# YOUR TASK
From the records below, output exactly the lines running from the line containing "lap/clear is dropped" through the line containing "nxt = cur == RUN", and no others.

━━━━━ PROVIDED INFORMATION ━━━━━

==> src/rtl/stopwatch_ctrl.sv <==
// stopwatch_ctrl: syncs and debounces two buttons into start/stop/lap/clear commands driving run/clr/lap_hold.
// Optional lap counter output lap_cnt is enabled by defining STOPWATCH_LAP_CNT_EN.
module stopwatch_ctrl #(
    parameter int DB_CYCLES = 4,
    parameter int DB_W      = 8
) (
    input  logic       clk,
    input  logic       rst,
    input  logic       btn_ss,
    input  logic       btn_lc,
    output logic       run,
    output logic       clr,
    output logic       lap_hold,
    output logic [1:0] state
`ifdef STOPWATCH_LAP_CNT_EN
    ,
    output logic [3:0] lap_cnt
`endif
);
    typedef enum logic [1:0] {IDLE = 2'd0, RUN = 2'd1, STOP = 2'd2, LAP = 2'd3} state_t;
    localparam logic [DB_W-1:0] DB_LAST = DB_W'(DB_CYCLES - 1);
    logic [1:0] btn, s1, s2, db, db_d, ev;
    logic [DB_W-1:0] cnt [2];
    state_t cur, nxt;
    logic nxt_clr, ss, lc;
    assign btn = {btn_lc, btn_ss};
    assign ss = ev[0];
    assign lc = ev[1];
    assign state = cur;
    // bit 0 = start/stop, bit 1 = lap/clear; press pulse is registered, adding one cycle
    always_ff @(posedge clk or negedge rst) begin
        if (!rst) begin
            s1 <= '0;
            s2 <= '0;
            db <= '0;
            db_d <= '0;
            ev <= '0;
            cnt[0] <= '0;
            cnt[1] <= '0;
        end else begin
            s1 <= btn;
            s2 <= s1;
            db_d <= db;
            ev <= db & ~db_d;
            for (int i = 0; i < 2; i++) begin
                if (s2[i] == db[i]) cnt[i] <= '0;
                else if (cnt[i] == DB_LAST) begin
                    cnt[i] <= '0;
                    db[i] <= ~db[i];
                end else cnt[i] <= cnt[i] + 1'b1;
            end
        end
    end
    // start/stop has priority; a simultaneous lap/clear is dropped
    always_comb begin
        nxt = cur;
        nxt_clr = 1'b0;
        if (ss) nxt = (cur == RUN || cur == LAP) ? STOP : RUN;
        else if (lc) begin
            nxt = cur == RUN ? LAP : cur == LAP ? RUN : IDLE;
            nxt_clr = cur == IDLE || cur == STOP;
        end
    end
    always_ff @(posedge clk or negedge rst) begin
        if (!rst) begin
            cur <= IDLE;
            run <= 1'b0;
            clr <= 1'b0;
            lap_hold <= 1'b0;
        end else begin
            cur <= nxt;
            run <= nxt == RUN || nxt == LAP;
            clr <= nxt_clr;
            lap_hold <= nxt == LAP;
        end
    end
`ifdef STOPWATCH_LAP_CNT_EN
    always_ff @(posedge clk or negedge rst) begin
        if (!rst) lap_cnt <= '0;
        else if (nxt_clr) lap_cnt <= '0;
        else if (cur == RUN && nxt == LAP && lap_cnt != 4'd15) lap_cnt <= lap_cnt + 1'b1;
    end
`endif
endmodule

━━━━━

# ANSWER FOR THE TASK
    // start/stop has priority; a simultaneous lap/clear is dropped
    always_comb begin
        nxt = cur;
        nxt_clr = 1'b0;
        if (ss) nxt = (cur == RUN || cur == LAP) ? STOP : RUN;
        else if (lc) begin
            nxt = cur == RUN ? LAP : cur == LAP ? RUN : IDLE;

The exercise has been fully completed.